**PROBLEM DESCRIPTION:** If a line in the entries contains the string "after", include that line in your answer.

....

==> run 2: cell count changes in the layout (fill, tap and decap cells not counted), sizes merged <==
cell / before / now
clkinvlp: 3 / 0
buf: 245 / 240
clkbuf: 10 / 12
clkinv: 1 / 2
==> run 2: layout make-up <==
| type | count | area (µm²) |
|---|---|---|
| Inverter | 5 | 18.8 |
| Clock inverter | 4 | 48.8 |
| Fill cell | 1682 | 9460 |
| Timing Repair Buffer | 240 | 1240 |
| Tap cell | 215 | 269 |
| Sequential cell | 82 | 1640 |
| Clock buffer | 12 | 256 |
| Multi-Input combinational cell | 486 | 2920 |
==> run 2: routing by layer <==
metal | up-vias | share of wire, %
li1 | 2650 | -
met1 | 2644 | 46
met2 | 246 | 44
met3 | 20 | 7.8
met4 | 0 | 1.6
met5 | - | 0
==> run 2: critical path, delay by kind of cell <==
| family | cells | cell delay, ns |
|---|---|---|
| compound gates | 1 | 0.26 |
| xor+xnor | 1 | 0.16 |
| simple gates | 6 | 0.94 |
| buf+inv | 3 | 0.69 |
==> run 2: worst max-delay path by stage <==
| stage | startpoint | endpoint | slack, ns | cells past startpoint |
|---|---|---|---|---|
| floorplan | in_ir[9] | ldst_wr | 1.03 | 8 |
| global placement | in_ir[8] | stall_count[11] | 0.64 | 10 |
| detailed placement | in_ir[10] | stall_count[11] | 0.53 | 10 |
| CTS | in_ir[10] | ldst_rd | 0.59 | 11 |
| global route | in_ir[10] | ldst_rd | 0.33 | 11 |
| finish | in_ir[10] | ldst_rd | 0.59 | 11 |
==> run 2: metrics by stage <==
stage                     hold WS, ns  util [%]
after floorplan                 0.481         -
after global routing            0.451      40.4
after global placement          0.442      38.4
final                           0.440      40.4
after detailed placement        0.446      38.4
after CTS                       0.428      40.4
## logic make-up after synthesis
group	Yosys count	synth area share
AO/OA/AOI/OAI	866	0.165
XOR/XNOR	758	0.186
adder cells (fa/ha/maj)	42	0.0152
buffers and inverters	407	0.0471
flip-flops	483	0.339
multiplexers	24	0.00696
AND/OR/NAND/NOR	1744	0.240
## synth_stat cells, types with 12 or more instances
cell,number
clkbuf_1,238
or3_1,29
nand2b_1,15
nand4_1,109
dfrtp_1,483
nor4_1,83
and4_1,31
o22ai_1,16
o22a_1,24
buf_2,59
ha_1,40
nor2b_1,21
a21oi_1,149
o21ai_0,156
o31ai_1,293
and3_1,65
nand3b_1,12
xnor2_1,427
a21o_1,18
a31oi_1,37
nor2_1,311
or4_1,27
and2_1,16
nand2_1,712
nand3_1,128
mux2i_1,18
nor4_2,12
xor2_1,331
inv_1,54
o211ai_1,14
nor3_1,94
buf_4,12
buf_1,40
`src/rtl/pipe_field_controller.sv`:
```
// -----------------------------------------------------------------------------
// pipe_field_controller
//
// Game controller for a scrolling-pipe game. It runs the IDLE/PLAY/GAME_OVER
// state machine and scrolls NUM_PIPES obstacle pipes from right to left. When a
// pipe leaves the screen it is moved back to the right and gets a new random gap
// centre taken from a 10-bit LFSR. The block detects collisions of the bird with
// a pipe or with the screen floor, and keeps a saturating count of pipes passed.
//
// Ports
//   clk          : system clock
//   reset        : synchronous, active-high reset
//   tick         : one-cycle frame strobe; pipes move and the score changes
//                  only on a tick
//   start_button : debounced start level
//   bird_y       : top edge of the bird, px
//   pipe_x       : left edge of pipe i at [11*i +: 11]
//   pipe_gap_y   : gap centre of pipe i at [10*i +: 10]
//   state        : 00 IDLE, 01 PLAY, 10 GAME_OVER
//   collision    : high from the hit tick until the FSM leaves GAME_OVER
//   score        : pipes passed, saturating
// -----------------------------------------------------------------------------
module pipe_field_controller #(
  parameter int          SCREEN_WIDTH  = 640,
  parameter int          SCREEN_HEIGHT = 480,
  parameter int          NUM_PIPES     = 3,
  parameter int          PIPE_WIDTH    = 30,
  parameter int          PIPE_GAP      = 100,
  parameter int          PIPE_SPACING  = 220,
  parameter int          SCROLL_STEP   = 4,
  parameter int          BIRD_X        = 200,
  parameter int          BIRD_WIDTH    = 20,
  parameter int          BIRD_HEIGHT   = 20,
  parameter int          SCORE_WIDTH   = 8,
  parameter logic [9:0]  LFSR_SEED     = 10'h2A5
) (
  input  logic                     clk,
  input  logic                     reset,
  input  logic                     tick,
  input  logic                     start_button,
  input  logic [9:0]               bird_y,
  output logic [11*NUM_PIPES-1:0]  pipe_x,
  output logic [10*NUM_PIPES-1:0]  pipe_gap_y,
  output logic [1:0]               state,
  output logic                     collision,
  output logic [SCORE_WIDTH-1:0]   score
);

  typedef enum logic [1:0] {
    S_IDLE      = 2'b00,
    S_PLAY      = 2'b01,
    S_GAME_OVER = 2'b10
  } state_e;

  // All collision/pass geometry is evaluated on 12 bits so no sum can wrap.
  localparam logic [11:0] BIRD_X_12   = 12'(BIRD_X);
  localparam logic [11:0] BIRD_W_12   = 12'(BIRD_WIDTH);
  localparam logic [11:0] BIRD_H_12   = 12'(BIRD_HEIGHT);
  localparam logic [11:0] SCREEN_H_12 = 12'(SCREEN_HEIGHT);
  localparam logic [11:0] PIPE_W_12   = 12'(PIPE_WIDTH);
  localparam logic [11:0] HALF_GAP_12 = 12'(PIPE_GAP / 2);
  localparam logic [11:0] STEP_12     = 12'(SCROLL_STEP);

  localparam logic [10:0] STEP_11     = 11'(SCROLL_STEP);
  // Respawn keeps the spacing: x - step + NUM_PIPES*spacing, folded into one add.
  localparam logic [10:0] RESPAWN_11  = 11'(NUM_PIPES * PIPE_SPACING - SCROLL_STEP);

  localparam logic [9:0]  GAP_MIN     = 10'(PIPE_GAP / 2);
  localparam logic [9:0]  GAP_MAX     = 10'(SCREEN_HEIGHT - PIPE_GAP / 2 - 1);
  localparam logic [9:0]  GAP_HOME    = 10'(SCREEN_HEIGHT / 2);

  localparam int          CNT_W       = $clog2(NUM_PIPES + 1);
  localparam int          SUM_W       = SCORE_WIDTH + CNT_W + 1;
  localparam logic [SCORE_WIDTH-1:0] SCORE_MAX = {SCORE_WIDTH{1'b1}};

  function automatic logic [10:0] x_home(input int idx);
    return 11'(SCREEN_WIDTH + idx * PIPE_SPACING);
  endfunction

  // ---------------------------------------------------------------------------
  // State
  // ---------------------------------------------------------------------------
  state_e                  state_q,       state_d;
  logic [10:0]             x_q   [NUM_PIPES];
  logic [10:0]             x_d   [NUM_PIPES];
  logic [9:0]              gap_q [NUM_PIPES];
  logic [9:0]              gap_d [NUM_PIPES];
  logic [SCORE_WIDTH-1:0]  score_q,       score_d;
  logic                    collision_q,   collision_d;
  logic [9:0]              lfsr_q,        lfsr_d;
  logic                    start_prev_q,  start_prev_d;

  logic                    hit;
  logic [NUM_PIPES-1:0]    pass;
  logic [9:0]              new_gap;
  logic [SUM_W-1:0]        pass_cnt;
  logic [SUM_W-1:0]        score_sum;
  logic [SCORE_WIDTH-1:0]  score_next;

  // ---------------------------------------------------------------------------
  // LFSR and gap draw: x^10 + x^7 + 1, free-running in every state.
  // ---------------------------------------------------------------------------
  assign lfsr_d       = {lfsr_q[8:0], lfsr_q[9] ^ lfsr_q[6]};
  assign start_prev_d = start_button;

  always_comb begin
    if (lfsr_q < GAP_MIN)      new_gap = GAP_MIN;
    else if (lfsr_q > GAP_MAX) new_gap = GAP_MAX;
    else                       new_gap = lfsr_q;
  end

  // ---------------------------------------------------------------------------
  // Collision and pass detection from the current registers (before motion).
  // ---------------------------------------------------------------------------
  // NOTE: combinational blocks use blocking '=' so later statements see the
  // values just computed; the clocked block uses '<=' so every flop samples the
  // pre-edge values together.
  always_comb begin
    hit = (12'(bird_y) + BIRD_H_12) > SCREEN_H_12;
    for (int i = 0; i < NUM_PIPES; i++) begin
      if ((BIRD_X_12 + BIRD_W_12 > 12'(x_q[i])) &&
          (BIRD_X_12 < 12'(x_q[i]) + PIPE_W_12) &&
          ((12'(bird_y) < 12'(gap_q[i]) - HALF_GAP_12) ||
           (12'(bird_y) + BIRD_H_12 > 12'(gap_q[i]) + HALF_GAP_12))) begin
        hit = 1'b1;
      end
    end
  end

  // A pipe is passed on the tick its right edge crosses from right of BIRD_X to
  // at-or-left of it; the step is moved to the right-hand side to avoid wrap.
  always_comb begin
    pass_cnt = '0;
    for (int i = 0; i < NUM_PIPES; i++) begin
      pass[i]  = (12'(x_q[i]) + PIPE_W_12 > BIRD_X_12) &&
                 (12'(x_q[i]) + PIPE_W_12 <= BIRD_X_12 + STEP_12);
      pass_cnt = pass_cnt + SUM_W'(pass[i]);
    end
    score_sum  = SUM_W'(score_q) + pass_cnt;
    score_next = (score_sum > SUM_W'(SCORE_MAX)) ? SCORE_MAX
                                                 : score_sum[SCORE_WIDTH-1:0];
  end

  // ---------------------------------------------------------------------------
  // Next-state logic
  // ---------------------------------------------------------------------------
  // NOTE: every variable gets its hold value first, so no path through the case
  // leaves one unassigned and no latch is inferred.
  always_comb begin
    state_d     = state_q;
    x_d         = x_q;
    gap_d       = gap_q;
    score_d     = score_q;
    collision_d = collision_q;

    unique case (state_q)
      S_IDLE: begin
        // The start cycle itself never moves pipes, even with tick high.
        if (start_button) state_d = S_PLAY;
      end

      S_PLAY: begin
        if (tick) begin
          if (hit) begin
            state_d     = S_GAME_OVER;
            collision_d = 1'b1;
          end else begin
            for (int i = 0; i < NUM_PIPES; i++) begin
              if (x_q[i] >= STEP_11) begin
                x_d[i] = x_q[i] - STEP_11;
              end else begin
                x_d[i]   = x_q[i] + RESPAWN_11;
                gap_d[i] = new_gap;
              end
            end
            score_d = score_next;
          end
        end
      end

      S_GAME_OVER: begin
        if (start_button && !start_prev_q) begin
          state_d     = S_IDLE;
          score_d     = '0;
          collision_d = 1'b0;
          for (int i = 0; i < NUM_PIPES; i++) begin
            x_d[i]   = x_home(i);
            gap_d[i] = GAP_HOME;
          end
        end
      end

      default: begin
        // Unreachable encoding 2'b11: recover to a clean IDLE field.
        state_d     = S_IDLE;
        score_d     = '0;
        collision_d = 1'b0;
        for (int i = 0; i < NUM_PIPES; i++) begin
          x_d[i]   = x_home(i);
          gap_d[i] = GAP_HOME;
        end
      end
    endcase
  end

  // ---------------------------------------------------------------------------
  // Registers
  // ---------------------------------------------------------------------------
  // NOTE: the per-pipe arrays are a handful of flops, not a RAM, so they are
  // reset together with the rest of the state.
  always_ff @(posedge clk) begin
    if (reset) begin
      state_q      <= S_IDLE;
      score_q      <= '0;
      collision_q  <= 1'b0;
      lfsr_q       <= LFSR_SEED;
      start_prev_q <= 1'b0;
      for (int i = 0; i < NUM_PIPES; i++) begin
        x_q[i]   <= x_home(i);
        gap_q[i] <= GAP_HOME;
      end
    end else begin
      state_q      <= state_d;
      score_q      <= score_d;
      collision_q  <= collision_d;
      lfsr_q       <= lfsr_d;
      start_prev_q <= start_prev_d;
      for (int i = 0; i < NUM_PIPES; i++) begin
        x_q[i]   <= x_d[i];
        gap_q[i] <= gap_d[i];
      end
    end
  end

  // ---------------------------------------------------------------------------
  // Outputs
  // ---------------------------------------------------------------------------
  for (genvar g = 0; g < NUM_PIPES; g++) begin : g_out
    assign pipe_x[11*g +: 11]     = x_q[g];
    assign pipe_gap_y[10*g +: 10] = gap_q[g];
  end

  assign state     = state_q;
  assign collision = collision_q;
  assign score     = score_q;

endmodule

```
`config.mk`:
```
export PLATFORM = sky130hd
export DESIGN_NAME = pipe_field_controller
export DESIGN_NICKNAME = d
export VERILOG_FILES = /design/src/rtl/pipe_field_controller.sv
export SDC_FILE = /design/constraint.sdc
export NUM_CORES = 1
export LEC_CHECK = 0
export CAP_MARGIN = 20
export CORE_AREA = 2 2 117 119
export CTS_BUF_LIST = sky130_fd_sc_hd__clkbuf_8
export CTS_CLUSTER_DIAMETER = 80
export CTS_CLUSTER_SIZE = 16
export DETAILED_ROUTE_END_ITERATION = 10
export DIE_AREA = 0 0 119 121
export PLACE_DENSITY = 0.75
export SLEW_MARGIN = 20
export SYNTH_ARGS = -nofsm -noshare
export SYNTH_HDL_FRONTEND = slang
export SYNTH_SLANG_ARGS = --single-unit
export TNS_END_PERCENT = 50
```
`constraint.sdc`:
```
create_clock -name clk -period 3.92 [get_ports clk]
set_input_delay 0.784 -clock clk [delete_from_list [all_inputs] [get_ports clk]]
set_output_delay 0.784 -clock clk [all_outputs]
set_load 0.005 [all_outputs]
```
==> results.toml <==
[status]
outcome = "finished clean"

[drt]
first_pass_iters = 5
drtIter0Drc = 462
vias = 6530
ant_nets = 0
viasPerCell = 5.733
drc_errors = 0
routedWlPerCell_microns = 16.95
finalWirelength_mm = 19.30

[finish]
final_cell_area_sq_mm = 0.008610
post-route-util_pct = 65.80
layout-drive-gt1-share_pct = 18.17
final_nets = 1067
synthToLayoutAreaGrowth_pct = 29.15
diodes = 0
instances_no_fill = 1139

[clock_network]
cts_made_buffers = 9
path_clk_slew_ps = 70
clk_latency_ps = 360
cts_num_sinks = 79
ctsHoldBuffers = 0
cts_tree = "done"
cts-root-buf = "clkbuf_8"
cts_max_level = 3
clockBufferDepth = 2

[timing]
setup_viol = 0
slew_viol_final = 0
fin_crit_sh_pct = 97.17
finalCriticalPeriod_ps = 3809
hold_viol_final = 0
setup_slack_ps = 110.9
worst_slew_margin_rel_pct = 54.09
clock.fmax_mhz = 262.5
worst_slew_pin_slew_ps = 686.2
clock_skew_ps = 12.18

[synthesis]
synth_cell_types = 77
synth.cell_area_sq_mm = 0.006666
synth_flop_cell = "dfxtp_1"
synth_warnings = 0
synth_cells = 818
synth_edf_count = 0
ys_seq_elements = 79
synth-seq-area-share_pct = 23.72
avgSynthCellArea_sq_um = 8.150
yosys.area.top_type_share_pct = 23.72
async_flop_share_pct = 0
yosysTopAreaCell = "dfxtp_1"
yosys-top-cells-area = "dfxtp_1, ha_1, xnor2_1"

[worst_setup_path]
worstSetupStartpointType = "input pin"
path_class = "in -> reg"
crit_fanout = 5
reg2reg_depth = 17
cp.arrival_ps = 4050
worstPathRequired_ps = 4160
worstSetupEndpointType = "register"
rrSetupSlack_ps = 210

[pwr]
p_leak_nw = 3.553
vdd_drop_max_mv = 0.1634
total_power_w = 0.001853
p_per_area_mw_per_mm2 = 215.2

[die]
start_util_pct = 50.95
core-area_sq_mm = 0.01309
die_height_microns = 121
fp-row-count = 42
io-pin-count = 88
die_area_sq_mm = 0.01440
die_x_microns = 119

[place]
dp_hpwl_mm = 14.57
dpl_cell_area_sq_mm = 0.008073
io_buffers = 81
dp_slack_ps = -665.2
routabilityCongestion = 0.9404
placed_cells = 1115

[grt]
grt_max_degree = 45
grt_pass1_vias = 6127
antenna_found_initial = 0
grt.overflow.total = 0
track_usage_pct = 26.37
grt_pass1_wl_mm = 30.48

[hold_path]
hp-class = "reg -> reg"
holdPathStages = 1

[job]
maxCapViolCount = 0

....

**RESULT OF THE TASK:**
after floorplan                 0.481         -
after global routing            0.451      40.4
after global placement          0.442      38.4
after detailed placement        0.446      38.4
after CTS                       0.428      40.4
## logic make-up after synthesis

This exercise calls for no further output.